Through Children's Eyes: Children's Rights in Shatila Camp
Abstract: 

In the summer of 1998, Huquq al-Nas (Rights of the People), a supplement of the Lebanese daily al-Nahar, decided to do a special issue on the Palestinian camps in Lebanon. One of the topics to be dealt with was children's rights in the camps. A graduate student at the American University of Beirut who is a volunteer teacher in Shatila camp, Mayssoun Sukarieh, was asked to undertake this assignment. She suggested getting the children themselves to write little pieces, each on a particular right they felt was denied them or severely compromised. Huquq al-Nas liked the idea.
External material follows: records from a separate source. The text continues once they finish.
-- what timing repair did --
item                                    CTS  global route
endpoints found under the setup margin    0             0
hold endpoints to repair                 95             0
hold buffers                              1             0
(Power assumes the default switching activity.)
    The following testimonies were written by seventeen children between the ages of twelve and fifteen. Three times a week, these children meet with Ms. Sukarieh to study English and Palestinian history at Bayt Atfal al-Sumud; a local nongovernmental organization that operates nurseries and dental clinics and sponsors other activities for children in the refugee camps of Lebanon. With Ms. Sukarieh's help, the children have set up a lending library in Shatila and correspond by e-mail with Palestinian children in Dheishe camp in the West Bank.
    Before the planned special supplement on the camps could see the light of day, Huquq al-Nas folded. But the pieces had been written, and JPS decided that they were worth publishing. They were translated by Muhammad Ali Khalidi.
    The pieces are preceded by Ms. Sukarieh's account, taken from her classroom notes, of how they came to be written.